Start of AVAILABLE DATA
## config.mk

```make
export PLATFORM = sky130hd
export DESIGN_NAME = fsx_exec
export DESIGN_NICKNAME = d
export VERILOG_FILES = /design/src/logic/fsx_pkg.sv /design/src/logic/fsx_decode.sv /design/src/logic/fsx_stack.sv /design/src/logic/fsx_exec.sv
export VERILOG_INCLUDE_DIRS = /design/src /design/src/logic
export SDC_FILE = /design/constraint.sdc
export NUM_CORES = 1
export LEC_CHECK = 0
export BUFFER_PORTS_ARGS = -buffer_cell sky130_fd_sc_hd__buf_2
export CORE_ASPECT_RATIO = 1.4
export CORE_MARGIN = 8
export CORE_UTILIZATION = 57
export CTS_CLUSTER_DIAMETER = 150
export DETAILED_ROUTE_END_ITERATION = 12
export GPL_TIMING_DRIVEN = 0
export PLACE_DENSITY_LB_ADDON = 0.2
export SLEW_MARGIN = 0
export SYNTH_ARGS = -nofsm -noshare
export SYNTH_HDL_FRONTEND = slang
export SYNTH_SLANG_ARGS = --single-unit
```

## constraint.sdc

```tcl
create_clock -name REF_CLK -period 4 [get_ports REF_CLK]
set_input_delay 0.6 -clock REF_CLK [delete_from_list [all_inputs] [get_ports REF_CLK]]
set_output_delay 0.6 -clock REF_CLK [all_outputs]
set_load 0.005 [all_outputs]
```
End of AVAILABLE DATA
Start of AVAILABLE DATA
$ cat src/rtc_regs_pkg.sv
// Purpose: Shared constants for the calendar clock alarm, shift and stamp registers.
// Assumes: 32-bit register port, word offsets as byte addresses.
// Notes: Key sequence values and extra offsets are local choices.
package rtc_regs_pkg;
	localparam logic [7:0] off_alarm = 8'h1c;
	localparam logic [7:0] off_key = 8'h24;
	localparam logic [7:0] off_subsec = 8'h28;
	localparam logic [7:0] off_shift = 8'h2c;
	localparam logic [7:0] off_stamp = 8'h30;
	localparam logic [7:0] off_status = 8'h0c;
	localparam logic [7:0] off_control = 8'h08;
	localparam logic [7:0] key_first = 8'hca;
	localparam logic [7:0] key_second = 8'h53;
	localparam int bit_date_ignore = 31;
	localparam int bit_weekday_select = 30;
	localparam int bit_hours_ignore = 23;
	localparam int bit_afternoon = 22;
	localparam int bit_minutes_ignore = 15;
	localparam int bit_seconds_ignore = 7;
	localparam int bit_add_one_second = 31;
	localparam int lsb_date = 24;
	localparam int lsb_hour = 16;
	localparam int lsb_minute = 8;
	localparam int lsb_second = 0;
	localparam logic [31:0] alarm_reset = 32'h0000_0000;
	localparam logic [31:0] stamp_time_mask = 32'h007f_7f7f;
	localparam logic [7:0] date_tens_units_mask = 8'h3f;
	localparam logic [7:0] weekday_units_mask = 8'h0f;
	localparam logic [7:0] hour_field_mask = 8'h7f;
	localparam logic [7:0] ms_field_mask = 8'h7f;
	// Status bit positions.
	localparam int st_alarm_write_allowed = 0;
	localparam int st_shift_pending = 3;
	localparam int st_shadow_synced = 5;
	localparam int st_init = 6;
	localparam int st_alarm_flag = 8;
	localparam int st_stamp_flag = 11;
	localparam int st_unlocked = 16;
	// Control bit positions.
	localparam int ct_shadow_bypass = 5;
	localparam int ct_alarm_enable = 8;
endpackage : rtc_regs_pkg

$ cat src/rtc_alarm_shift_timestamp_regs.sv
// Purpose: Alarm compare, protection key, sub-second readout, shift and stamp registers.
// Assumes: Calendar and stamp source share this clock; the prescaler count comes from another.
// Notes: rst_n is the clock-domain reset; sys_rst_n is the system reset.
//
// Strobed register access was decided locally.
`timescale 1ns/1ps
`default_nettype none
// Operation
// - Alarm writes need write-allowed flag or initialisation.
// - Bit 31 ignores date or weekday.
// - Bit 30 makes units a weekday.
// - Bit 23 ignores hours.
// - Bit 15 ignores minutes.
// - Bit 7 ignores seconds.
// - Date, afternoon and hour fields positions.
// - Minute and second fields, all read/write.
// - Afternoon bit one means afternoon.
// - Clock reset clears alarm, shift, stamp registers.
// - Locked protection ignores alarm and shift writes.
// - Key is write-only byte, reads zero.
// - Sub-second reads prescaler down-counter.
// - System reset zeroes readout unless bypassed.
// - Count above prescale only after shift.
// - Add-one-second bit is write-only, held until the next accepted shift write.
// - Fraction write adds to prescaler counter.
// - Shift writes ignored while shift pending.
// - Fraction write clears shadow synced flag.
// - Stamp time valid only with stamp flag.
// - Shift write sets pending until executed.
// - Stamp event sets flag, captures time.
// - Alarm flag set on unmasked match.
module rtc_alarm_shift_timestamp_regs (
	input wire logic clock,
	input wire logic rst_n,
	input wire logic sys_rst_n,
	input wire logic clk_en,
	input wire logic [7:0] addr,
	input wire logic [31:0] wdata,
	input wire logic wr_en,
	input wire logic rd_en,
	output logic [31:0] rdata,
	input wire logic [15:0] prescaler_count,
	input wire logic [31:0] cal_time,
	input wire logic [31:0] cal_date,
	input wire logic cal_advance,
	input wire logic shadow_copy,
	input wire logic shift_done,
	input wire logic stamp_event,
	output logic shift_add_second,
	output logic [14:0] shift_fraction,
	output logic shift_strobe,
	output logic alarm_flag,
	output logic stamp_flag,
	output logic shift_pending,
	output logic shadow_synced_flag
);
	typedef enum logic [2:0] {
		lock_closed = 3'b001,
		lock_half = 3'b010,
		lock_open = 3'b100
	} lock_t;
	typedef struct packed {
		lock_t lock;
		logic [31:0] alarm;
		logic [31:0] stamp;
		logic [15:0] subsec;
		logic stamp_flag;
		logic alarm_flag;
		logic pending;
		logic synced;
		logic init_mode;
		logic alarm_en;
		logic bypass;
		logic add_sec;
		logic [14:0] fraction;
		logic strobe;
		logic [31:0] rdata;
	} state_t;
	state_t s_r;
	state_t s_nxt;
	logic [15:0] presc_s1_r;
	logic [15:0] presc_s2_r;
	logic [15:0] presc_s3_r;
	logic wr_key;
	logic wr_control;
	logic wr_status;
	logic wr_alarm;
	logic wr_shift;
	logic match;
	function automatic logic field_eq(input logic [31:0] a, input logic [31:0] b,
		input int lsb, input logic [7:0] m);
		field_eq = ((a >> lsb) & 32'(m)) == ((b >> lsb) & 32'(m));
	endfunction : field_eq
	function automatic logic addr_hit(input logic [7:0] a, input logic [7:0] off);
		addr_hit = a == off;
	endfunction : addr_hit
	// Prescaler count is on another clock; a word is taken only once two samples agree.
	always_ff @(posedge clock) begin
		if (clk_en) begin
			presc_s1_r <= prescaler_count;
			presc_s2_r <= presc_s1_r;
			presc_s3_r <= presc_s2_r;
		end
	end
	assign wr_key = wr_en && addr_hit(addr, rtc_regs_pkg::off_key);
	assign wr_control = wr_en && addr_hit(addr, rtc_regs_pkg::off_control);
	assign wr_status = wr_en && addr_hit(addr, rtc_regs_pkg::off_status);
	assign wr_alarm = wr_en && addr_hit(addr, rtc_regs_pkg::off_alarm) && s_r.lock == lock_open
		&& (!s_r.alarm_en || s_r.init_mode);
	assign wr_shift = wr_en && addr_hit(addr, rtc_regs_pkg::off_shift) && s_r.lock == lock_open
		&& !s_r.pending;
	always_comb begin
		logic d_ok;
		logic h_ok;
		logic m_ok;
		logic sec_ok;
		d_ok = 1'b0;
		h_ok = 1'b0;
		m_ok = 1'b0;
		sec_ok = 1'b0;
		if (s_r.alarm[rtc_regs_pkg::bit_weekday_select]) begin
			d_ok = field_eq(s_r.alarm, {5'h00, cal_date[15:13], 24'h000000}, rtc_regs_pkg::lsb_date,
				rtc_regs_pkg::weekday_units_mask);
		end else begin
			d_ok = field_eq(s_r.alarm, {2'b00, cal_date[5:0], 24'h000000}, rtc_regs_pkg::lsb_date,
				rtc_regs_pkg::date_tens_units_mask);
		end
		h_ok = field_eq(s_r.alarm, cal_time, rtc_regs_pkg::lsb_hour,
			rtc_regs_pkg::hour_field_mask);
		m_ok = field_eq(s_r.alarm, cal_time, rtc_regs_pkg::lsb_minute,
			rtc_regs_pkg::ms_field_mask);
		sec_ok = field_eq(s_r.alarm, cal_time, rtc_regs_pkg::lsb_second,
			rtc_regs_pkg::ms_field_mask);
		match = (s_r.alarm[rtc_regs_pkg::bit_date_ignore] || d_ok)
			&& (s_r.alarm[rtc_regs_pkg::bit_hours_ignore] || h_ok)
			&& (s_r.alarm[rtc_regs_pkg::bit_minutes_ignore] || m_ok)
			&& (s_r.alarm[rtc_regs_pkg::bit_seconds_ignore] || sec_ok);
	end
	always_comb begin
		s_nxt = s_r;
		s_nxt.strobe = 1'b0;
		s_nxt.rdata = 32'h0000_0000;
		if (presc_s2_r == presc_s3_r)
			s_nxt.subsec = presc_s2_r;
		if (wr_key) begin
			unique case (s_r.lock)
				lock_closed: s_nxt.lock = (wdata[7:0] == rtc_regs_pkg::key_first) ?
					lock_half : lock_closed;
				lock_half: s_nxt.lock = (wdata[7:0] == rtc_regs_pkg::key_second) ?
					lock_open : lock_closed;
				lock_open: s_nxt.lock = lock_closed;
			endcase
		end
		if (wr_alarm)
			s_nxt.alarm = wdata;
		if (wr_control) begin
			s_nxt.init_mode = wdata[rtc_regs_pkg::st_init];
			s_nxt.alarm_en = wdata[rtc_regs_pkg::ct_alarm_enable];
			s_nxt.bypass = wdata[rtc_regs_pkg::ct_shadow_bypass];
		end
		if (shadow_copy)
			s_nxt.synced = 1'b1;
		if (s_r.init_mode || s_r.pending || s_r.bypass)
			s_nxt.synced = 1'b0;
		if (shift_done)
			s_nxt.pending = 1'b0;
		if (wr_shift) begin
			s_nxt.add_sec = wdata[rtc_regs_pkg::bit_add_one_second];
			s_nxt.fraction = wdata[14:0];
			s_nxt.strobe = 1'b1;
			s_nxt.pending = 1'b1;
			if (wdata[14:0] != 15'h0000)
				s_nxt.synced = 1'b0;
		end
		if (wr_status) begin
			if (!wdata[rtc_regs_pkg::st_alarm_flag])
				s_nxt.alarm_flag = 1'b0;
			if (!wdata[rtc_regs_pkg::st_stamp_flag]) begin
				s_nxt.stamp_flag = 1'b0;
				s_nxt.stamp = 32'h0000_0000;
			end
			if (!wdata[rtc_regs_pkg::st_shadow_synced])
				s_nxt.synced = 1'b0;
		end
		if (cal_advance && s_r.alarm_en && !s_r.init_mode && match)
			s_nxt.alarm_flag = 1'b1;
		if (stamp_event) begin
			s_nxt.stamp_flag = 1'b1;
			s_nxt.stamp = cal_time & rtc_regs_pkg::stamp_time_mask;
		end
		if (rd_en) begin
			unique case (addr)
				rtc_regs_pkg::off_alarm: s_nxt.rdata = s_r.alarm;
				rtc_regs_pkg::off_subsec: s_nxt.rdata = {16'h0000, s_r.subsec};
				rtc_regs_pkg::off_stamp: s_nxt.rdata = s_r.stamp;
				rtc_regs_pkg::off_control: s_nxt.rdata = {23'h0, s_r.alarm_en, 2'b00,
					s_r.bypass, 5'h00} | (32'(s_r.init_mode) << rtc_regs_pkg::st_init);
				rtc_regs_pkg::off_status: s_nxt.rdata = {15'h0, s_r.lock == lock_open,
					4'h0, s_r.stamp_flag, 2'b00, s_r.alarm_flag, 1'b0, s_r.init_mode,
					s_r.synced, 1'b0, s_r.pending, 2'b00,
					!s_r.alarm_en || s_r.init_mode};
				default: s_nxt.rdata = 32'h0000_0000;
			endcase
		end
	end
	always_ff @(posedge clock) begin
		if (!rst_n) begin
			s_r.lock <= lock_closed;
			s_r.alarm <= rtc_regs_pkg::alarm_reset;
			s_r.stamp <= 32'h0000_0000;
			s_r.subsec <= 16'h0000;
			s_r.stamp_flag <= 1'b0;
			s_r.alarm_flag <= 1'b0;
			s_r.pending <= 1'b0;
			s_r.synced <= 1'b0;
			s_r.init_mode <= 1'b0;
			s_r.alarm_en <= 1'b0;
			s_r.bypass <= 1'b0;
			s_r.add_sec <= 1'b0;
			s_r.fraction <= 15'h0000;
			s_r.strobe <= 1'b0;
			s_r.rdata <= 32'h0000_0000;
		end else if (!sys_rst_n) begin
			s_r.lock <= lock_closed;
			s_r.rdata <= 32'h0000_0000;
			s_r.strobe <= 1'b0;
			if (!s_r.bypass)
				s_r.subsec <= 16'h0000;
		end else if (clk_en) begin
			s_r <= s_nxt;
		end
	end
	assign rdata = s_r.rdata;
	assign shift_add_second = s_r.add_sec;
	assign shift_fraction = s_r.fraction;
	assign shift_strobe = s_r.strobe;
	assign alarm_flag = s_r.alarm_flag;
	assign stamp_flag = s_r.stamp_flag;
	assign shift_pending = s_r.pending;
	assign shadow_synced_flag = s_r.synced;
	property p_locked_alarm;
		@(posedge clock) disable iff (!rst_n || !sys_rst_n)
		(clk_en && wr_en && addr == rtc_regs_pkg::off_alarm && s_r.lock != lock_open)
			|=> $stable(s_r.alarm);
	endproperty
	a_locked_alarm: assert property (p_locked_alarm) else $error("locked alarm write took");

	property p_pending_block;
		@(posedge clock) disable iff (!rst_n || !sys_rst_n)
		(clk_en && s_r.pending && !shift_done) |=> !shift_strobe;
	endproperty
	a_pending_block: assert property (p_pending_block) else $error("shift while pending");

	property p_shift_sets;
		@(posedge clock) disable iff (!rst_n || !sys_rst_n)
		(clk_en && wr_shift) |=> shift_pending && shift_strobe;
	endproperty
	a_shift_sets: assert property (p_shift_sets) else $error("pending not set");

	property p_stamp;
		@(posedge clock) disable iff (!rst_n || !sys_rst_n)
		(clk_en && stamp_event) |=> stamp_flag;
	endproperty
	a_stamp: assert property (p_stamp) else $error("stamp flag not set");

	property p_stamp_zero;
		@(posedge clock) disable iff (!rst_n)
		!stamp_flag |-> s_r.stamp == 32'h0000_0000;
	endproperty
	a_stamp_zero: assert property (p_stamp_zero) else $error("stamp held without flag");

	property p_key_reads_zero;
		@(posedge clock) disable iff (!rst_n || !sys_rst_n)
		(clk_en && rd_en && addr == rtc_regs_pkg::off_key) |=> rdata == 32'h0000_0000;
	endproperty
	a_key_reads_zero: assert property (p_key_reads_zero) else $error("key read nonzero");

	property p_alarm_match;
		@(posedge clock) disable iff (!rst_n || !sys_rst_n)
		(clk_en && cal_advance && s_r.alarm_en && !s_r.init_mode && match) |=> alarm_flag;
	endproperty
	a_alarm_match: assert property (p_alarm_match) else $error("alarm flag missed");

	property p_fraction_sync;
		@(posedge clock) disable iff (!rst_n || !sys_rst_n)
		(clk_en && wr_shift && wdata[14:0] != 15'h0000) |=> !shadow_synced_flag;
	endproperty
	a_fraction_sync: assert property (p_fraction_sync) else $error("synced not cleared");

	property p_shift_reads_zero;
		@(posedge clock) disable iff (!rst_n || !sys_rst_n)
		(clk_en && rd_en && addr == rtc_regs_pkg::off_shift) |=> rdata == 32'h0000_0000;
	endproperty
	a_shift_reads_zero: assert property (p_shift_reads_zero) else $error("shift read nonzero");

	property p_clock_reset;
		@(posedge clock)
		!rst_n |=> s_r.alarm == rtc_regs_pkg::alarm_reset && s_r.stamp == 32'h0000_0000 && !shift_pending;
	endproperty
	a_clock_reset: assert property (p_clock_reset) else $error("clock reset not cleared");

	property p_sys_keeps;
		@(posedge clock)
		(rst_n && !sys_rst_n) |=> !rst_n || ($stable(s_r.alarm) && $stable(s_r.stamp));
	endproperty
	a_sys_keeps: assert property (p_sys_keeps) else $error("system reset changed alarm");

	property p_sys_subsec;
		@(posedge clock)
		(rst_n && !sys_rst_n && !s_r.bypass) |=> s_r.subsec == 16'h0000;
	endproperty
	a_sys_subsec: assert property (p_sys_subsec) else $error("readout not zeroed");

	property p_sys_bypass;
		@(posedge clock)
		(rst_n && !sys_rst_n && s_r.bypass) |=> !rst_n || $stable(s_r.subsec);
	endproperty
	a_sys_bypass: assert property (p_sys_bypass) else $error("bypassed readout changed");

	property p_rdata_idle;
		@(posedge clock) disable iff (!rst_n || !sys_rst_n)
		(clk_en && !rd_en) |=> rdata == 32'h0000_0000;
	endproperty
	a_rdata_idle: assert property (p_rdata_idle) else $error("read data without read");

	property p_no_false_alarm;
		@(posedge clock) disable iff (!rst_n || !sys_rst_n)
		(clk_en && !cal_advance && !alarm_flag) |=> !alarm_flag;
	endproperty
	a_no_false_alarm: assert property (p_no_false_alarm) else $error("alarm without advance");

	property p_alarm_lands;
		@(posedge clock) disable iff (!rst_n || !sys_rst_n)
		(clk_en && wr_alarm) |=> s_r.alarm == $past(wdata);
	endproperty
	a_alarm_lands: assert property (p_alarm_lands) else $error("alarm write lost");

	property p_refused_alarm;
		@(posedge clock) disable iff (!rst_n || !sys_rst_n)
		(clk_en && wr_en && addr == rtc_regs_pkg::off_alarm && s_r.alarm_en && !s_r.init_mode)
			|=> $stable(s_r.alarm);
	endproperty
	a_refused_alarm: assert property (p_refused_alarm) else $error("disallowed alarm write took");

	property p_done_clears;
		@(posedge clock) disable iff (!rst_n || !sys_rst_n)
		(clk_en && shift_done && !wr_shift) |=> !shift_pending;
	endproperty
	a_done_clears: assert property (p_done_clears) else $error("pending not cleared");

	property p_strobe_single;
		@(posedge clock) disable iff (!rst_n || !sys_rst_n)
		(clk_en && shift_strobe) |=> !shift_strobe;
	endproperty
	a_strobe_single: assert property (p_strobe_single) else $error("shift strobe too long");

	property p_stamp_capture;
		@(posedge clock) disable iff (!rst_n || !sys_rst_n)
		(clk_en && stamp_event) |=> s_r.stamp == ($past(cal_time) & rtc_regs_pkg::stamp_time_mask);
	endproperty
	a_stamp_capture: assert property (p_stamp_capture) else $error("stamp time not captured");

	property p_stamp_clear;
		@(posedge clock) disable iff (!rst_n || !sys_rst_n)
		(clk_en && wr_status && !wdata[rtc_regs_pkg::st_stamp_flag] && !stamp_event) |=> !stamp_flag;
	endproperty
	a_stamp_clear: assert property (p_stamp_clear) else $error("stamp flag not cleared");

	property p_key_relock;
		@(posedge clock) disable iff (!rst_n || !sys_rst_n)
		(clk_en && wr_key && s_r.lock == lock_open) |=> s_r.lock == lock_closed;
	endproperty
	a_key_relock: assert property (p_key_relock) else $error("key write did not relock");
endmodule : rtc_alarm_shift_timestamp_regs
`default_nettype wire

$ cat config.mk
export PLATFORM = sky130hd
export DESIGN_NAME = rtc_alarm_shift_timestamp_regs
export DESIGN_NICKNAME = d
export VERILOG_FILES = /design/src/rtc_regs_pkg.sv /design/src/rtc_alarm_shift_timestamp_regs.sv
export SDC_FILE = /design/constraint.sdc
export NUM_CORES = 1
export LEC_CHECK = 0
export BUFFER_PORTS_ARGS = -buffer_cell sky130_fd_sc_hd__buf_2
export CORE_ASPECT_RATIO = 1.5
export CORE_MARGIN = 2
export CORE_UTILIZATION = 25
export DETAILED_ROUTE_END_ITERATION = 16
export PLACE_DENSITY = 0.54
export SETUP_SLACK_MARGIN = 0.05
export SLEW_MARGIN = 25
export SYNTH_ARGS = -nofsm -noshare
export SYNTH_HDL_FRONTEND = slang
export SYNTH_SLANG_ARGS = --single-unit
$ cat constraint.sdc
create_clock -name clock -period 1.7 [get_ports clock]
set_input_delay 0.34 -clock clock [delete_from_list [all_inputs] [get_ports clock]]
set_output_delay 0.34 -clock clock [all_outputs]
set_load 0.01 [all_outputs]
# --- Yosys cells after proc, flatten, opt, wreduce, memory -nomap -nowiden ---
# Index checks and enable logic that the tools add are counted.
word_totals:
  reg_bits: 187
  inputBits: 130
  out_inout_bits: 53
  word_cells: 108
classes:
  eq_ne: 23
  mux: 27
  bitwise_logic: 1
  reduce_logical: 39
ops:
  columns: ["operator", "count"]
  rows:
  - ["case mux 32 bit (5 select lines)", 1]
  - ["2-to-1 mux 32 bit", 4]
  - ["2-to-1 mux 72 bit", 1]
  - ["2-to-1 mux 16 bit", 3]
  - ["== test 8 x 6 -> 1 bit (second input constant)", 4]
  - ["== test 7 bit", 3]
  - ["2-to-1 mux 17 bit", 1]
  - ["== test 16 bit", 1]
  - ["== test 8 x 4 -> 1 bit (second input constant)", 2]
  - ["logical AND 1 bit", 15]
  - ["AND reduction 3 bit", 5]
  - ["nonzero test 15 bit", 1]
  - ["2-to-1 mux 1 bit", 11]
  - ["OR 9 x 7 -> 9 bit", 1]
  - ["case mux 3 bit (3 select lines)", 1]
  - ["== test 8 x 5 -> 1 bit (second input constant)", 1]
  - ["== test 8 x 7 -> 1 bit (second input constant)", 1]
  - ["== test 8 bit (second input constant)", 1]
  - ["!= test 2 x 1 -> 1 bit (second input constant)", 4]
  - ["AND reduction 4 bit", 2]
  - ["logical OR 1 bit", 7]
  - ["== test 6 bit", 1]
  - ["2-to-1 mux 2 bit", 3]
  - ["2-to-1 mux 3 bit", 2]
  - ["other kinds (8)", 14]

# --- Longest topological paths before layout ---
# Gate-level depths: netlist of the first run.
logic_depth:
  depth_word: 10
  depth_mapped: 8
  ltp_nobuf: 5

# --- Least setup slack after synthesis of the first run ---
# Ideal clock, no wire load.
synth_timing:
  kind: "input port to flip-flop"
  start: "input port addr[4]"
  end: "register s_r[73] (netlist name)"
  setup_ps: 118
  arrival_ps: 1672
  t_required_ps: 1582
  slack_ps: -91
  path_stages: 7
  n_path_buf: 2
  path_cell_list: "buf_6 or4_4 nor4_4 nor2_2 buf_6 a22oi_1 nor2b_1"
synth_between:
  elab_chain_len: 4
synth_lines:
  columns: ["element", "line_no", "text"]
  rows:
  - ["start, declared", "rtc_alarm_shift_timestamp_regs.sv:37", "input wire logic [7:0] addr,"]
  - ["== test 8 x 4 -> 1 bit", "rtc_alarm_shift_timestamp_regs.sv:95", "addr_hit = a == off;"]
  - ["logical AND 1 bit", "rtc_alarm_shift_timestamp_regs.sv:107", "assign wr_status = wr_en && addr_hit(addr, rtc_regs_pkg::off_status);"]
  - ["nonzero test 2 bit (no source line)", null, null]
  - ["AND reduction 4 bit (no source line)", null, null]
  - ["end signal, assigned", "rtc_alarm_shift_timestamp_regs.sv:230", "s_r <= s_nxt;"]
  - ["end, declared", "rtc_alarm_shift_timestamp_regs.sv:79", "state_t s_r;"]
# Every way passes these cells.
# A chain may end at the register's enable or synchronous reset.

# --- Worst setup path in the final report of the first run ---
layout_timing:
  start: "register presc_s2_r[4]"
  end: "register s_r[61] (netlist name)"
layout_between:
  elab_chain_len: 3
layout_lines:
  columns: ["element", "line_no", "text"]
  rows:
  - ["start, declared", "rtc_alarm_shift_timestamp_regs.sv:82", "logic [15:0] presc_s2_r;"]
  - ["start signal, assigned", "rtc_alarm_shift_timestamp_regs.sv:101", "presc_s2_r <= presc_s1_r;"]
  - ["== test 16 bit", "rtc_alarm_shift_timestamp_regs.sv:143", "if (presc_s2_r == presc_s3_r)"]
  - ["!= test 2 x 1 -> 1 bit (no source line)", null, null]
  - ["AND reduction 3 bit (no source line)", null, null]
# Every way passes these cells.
End of AVAILABLE DATA
__TASK TO COMPLETE__: All lines above from the line with "h_ok = 1'b0;" through the line with "if (!wdata[rtc_regs_pkg::st_stamp_flag]) begin", both included, are to be set down exactly, with nothing else.

__SOLUTION FOR THIS EXERCISE__:
		h_ok = 1'b0;
		m_ok = 1'b0;
		sec_ok = 1'b0;
		if (s_r.alarm[rtc_regs_pkg::bit_weekday_select]) begin
			d_ok = field_eq(s_r.alarm, {5'h00, cal_date[15:13], 24'h000000}, rtc_regs_pkg::lsb_date,
				rtc_regs_pkg::weekday_units_mask);
		end else begin
			d_ok = field_eq(s_r.alarm, {2'b00, cal_date[5:0], 24'h000000}, rtc_regs_pkg::lsb_date,
				rtc_regs_pkg::date_tens_units_mask);
		end
		h_ok = field_eq(s_r.alarm, cal_time, rtc_regs_pkg::lsb_hour,
			rtc_regs_pkg::hour_field_mask);
		m_ok = field_eq(s_r.alarm, cal_time, rtc_regs_pkg::lsb_minute,
			rtc_regs_pkg::ms_field_mask);
		sec_ok = field_eq(s_r.alarm, cal_time, rtc_regs_pkg::lsb_second,
			rtc_regs_pkg::ms_field_mask);
		match = (s_r.alarm[rtc_regs_pkg::bit_date_ignore] || d_ok)
			&& (s_r.alarm[rtc_regs_pkg::bit_hours_ignore] || h_ok)
			&& (s_r.alarm[rtc_regs_pkg::bit_minutes_ignore] || m_ok)
			&& (s_r.alarm[rtc_regs_pkg::bit_seconds_ignore] || sec_ok);
	end
	always_comb begin
		s_nxt = s_r;
		s_nxt.strobe = 1'b0;
		s_nxt.rdata = 32'h0000_0000;
		if (presc_s2_r == presc_s3_r)
			s_nxt.subsec = presc_s2_r;
		if (wr_key) begin
			unique case (s_r.lock)
				lock_closed: s_nxt.lock = (wdata[7:0] == rtc_regs_pkg::key_first) ?
					lock_half : lock_closed;
				lock_half: s_nxt.lock = (wdata[7:0] == rtc_regs_pkg::key_second) ?
					lock_open : lock_closed;
				lock_open: s_nxt.lock = lock_closed;
			endcase
		end
		if (wr_alarm)
			s_nxt.alarm = wdata;
		if (wr_control) begin
			s_nxt.init_mode = wdata[rtc_regs_pkg::st_init];
			s_nxt.alarm_en = wdata[rtc_regs_pkg::ct_alarm_enable];
			s_nxt.bypass = wdata[rtc_regs_pkg::ct_shadow_bypass];
		end
		if (shadow_copy)
			s_nxt.synced = 1'b1;
		if (s_r.init_mode || s_r.pending || s_r.bypass)
			s_nxt.synced = 1'b0;
		if (shift_done)
			s_nxt.pending = 1'b0;
		if (wr_shift) begin
			s_nxt.add_sec = wdata[rtc_regs_pkg::bit_add_one_second];
			s_nxt.fraction = wdata[14:0];
			s_nxt.strobe = 1'b1;
			s_nxt.pending = 1'b1;
			if (wdata[14:0] != 15'h0000)
				s_nxt.synced = 1'b0;
		end
		if (wr_status) begin
			if (!wdata[rtc_regs_pkg::st_alarm_flag])
				s_nxt.alarm_flag = 1'b0;
			if (!wdata[rtc_regs_pkg::st_stamp_flag]) begin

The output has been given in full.